Why input filtering can be dangerous
- If you can’t trust your programmers to do proper output filtering, why would
you trust them to do proper input filtering?
- Yes, input filtering is liable to be in fewer locations, particularly if you filter all incoming parameters, but it’s still not a silver bullet, and has a lot of long-term risks when mistakes do happen (read on for details).
- Compare to output filtering in terms of the bug factor:
- Bugs will happen. If you truly believe you don’t ever write code with bugs, then by all means ignore this section. I’ll get a good laugh when you tell me about your first big project that went from a two-week estimate to a six-month half-finished-and-then-rewritten-from-scratch project from hell.
- If you mess up an output filter:
- You probably have an issue that’s confined to a single area on your site (the area you messed up).
- You do a quick hotfix, and the site is once again safe.
- If you mess up an input filter:
- Every area of the site that contains the data you missed is at risk.
- You do a quick hotfix to stop anything new from coming in, but existing data is still currently at risk.
- You find and quickly fix the very obvious offending data in the database.
- You wait until the site is slow (or you can take it down) and run through all data entered since you suspect the exploit came into existence, fixing it record by record.
- If future XSS issues arise, you have to retroactively fix your old data
again instead of merely fixing your filter.
- New xss vulnerabilities won’t arise, you say? Maybe so, but how many times have we computer folk shot ourselves in the foot with presumptions about the future? (We’ll never need more than 640k memory, nobody will still be using this old software when y2k finally hits, etc)

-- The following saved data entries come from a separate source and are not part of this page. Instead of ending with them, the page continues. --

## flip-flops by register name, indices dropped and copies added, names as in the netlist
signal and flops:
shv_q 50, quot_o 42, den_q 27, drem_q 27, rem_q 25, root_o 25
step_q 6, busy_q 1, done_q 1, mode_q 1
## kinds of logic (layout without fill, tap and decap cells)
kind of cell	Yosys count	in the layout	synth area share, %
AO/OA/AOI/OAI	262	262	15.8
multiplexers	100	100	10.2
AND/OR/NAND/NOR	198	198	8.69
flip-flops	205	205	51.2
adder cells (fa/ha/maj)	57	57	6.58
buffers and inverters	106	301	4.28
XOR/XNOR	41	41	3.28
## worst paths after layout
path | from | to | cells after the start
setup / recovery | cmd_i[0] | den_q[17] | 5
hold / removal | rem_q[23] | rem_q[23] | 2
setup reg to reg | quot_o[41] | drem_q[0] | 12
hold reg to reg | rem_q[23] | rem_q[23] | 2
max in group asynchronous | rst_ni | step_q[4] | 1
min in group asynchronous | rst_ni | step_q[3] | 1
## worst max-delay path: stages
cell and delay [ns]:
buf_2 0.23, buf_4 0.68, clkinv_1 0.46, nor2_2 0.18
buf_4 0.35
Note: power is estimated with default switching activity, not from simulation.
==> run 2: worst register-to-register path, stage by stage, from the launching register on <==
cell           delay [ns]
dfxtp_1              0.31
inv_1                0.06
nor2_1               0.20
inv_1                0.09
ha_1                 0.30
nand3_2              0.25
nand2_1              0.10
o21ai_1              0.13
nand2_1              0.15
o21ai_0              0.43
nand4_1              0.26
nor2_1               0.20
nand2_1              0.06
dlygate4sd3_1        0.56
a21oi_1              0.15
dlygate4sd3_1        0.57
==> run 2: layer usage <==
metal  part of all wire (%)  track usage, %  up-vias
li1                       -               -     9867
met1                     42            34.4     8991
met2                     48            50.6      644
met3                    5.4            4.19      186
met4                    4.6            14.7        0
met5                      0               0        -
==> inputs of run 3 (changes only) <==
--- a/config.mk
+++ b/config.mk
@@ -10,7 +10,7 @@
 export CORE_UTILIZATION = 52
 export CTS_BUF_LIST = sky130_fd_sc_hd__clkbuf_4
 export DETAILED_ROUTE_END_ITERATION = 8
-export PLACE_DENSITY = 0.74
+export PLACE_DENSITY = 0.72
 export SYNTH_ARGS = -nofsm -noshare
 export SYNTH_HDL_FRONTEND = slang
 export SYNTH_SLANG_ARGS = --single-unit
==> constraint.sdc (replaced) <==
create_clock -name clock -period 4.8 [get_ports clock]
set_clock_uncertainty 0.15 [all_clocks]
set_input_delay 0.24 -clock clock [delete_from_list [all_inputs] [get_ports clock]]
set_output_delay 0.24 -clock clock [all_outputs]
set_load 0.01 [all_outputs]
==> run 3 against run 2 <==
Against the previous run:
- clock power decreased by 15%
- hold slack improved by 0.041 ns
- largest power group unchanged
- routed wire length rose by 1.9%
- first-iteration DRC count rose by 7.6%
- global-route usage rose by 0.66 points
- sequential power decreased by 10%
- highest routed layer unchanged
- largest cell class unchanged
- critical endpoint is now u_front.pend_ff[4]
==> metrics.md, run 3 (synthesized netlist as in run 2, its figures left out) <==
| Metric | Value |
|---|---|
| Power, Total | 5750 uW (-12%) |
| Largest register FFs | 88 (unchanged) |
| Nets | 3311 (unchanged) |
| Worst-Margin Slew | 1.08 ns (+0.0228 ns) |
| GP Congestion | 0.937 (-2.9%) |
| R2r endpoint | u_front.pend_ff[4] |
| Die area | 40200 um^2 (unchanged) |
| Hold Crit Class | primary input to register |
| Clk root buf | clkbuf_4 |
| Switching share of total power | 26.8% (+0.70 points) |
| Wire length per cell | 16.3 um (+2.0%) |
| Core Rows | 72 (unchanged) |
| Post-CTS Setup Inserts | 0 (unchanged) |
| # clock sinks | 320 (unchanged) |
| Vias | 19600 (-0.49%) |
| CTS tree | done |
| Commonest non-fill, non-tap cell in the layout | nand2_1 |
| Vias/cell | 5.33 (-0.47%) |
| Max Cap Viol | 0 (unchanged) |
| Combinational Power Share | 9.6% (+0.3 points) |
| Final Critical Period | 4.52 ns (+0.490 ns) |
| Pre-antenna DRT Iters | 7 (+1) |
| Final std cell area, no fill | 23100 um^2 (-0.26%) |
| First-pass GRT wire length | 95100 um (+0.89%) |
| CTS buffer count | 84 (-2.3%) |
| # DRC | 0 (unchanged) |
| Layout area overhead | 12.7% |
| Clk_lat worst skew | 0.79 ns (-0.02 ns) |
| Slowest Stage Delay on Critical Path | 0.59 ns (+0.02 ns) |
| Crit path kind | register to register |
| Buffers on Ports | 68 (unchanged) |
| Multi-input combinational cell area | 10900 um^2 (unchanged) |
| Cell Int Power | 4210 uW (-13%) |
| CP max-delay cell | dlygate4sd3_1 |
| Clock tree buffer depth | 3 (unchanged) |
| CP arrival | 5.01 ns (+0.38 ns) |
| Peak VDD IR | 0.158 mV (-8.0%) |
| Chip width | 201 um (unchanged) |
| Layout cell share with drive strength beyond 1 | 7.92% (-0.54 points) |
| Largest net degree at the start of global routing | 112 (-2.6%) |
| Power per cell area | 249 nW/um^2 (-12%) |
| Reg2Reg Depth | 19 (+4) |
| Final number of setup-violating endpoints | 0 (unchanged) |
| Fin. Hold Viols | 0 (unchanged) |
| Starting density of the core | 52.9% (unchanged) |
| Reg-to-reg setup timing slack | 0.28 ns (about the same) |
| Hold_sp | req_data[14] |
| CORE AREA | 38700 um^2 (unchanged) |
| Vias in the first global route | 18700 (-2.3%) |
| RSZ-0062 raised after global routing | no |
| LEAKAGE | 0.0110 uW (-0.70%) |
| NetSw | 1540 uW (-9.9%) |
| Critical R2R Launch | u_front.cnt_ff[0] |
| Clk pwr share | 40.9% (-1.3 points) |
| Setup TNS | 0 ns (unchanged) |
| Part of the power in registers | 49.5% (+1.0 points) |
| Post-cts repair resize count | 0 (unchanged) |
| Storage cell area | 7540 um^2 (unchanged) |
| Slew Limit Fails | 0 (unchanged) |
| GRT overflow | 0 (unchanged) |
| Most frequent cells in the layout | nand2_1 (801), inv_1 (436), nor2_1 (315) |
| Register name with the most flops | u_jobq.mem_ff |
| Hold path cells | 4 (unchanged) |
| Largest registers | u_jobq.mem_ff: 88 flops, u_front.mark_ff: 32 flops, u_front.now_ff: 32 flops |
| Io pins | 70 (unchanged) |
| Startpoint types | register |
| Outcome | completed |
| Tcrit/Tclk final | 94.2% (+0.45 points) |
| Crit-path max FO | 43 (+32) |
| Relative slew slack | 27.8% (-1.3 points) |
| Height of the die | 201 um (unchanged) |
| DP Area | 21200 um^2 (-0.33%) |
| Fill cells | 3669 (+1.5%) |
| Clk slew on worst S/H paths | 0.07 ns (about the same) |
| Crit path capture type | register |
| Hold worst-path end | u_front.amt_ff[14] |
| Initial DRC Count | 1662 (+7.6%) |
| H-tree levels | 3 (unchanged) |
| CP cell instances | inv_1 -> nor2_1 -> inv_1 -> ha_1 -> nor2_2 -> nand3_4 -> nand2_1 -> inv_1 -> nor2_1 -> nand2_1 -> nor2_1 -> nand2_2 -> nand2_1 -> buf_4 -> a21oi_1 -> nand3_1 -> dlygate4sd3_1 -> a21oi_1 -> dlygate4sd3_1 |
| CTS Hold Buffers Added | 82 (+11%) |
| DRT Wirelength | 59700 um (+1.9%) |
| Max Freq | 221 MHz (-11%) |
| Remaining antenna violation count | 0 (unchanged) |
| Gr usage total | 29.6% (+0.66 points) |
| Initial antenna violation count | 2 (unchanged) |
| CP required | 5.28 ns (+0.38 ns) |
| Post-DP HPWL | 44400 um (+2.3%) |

- Note that XSS attackers have discovered that in some cases, the backtick character (`) will work to do specific JS-oriented attacks. This is not a character that is scrubbed by at least two different html_escape types of functions that I know of. Enjoy retroactive data-fixing? Me too!
Why input filtering can be better (and my incessant arguments to prove that it really can’t)
The most logical argument I was given is that in a large enterprise, control of data output gets pretty tricky. So as far as I’m concerned, large companies are the only place the below issues even have a tiny bit of merit. And even then….
- In a large enterprise, you know that nobody will inadvertantly display
unsafe data, because all data is safe.
- Unless of course somebody writes a program that makes changes to the DB. Less likely than a rogue program that merely displays data, I agree, but still a possibility. In an organization that’s big enough to be at risk of multiple apps reading data that wasn’t built by the “proper” people, I’d say there is a definite risk that apps will be writing to said data as well.
- At my job, there have been several cases where somebody who wasn’t even a part of IT (a manager and a content designer) modified data directly in SQL, bypassing any hope of safeguards.
- In a large enterprise, I think it’s even more important than ever that all access to the DB goes through knowledgeable IT staff. Yes, I know this is a pipe dream, but I still think proper procedures can allow output filtering to be the clearly correct option.
- You can detect problems with input filters more easily, because you have the
data that could be dangerous right at your fingertips. If need be, write a
program that periodically audits your data to check for unsafe characters.
If you messed up an input filter, this program can save you.
- Good testing does this same thing for output filtering. It’s far harder to write perfect tests for your app’s HTML output than to write a program to audit the DB for unsafe data, but it’s still the right way to do it.
- Resource usage is wasteful in my opinion, when the resources are being used to prevent data from simply being stored in its original state.
- If you have a large amount of data that is changing all the time, this solution may simply not be doable. In what situation would you have that much data changing that regularly? Oh… I don’t know… maybe in a big corporate enterpise?
I think this is still an important topic, so I finally cleaned it up to display properly with Markdown formatting.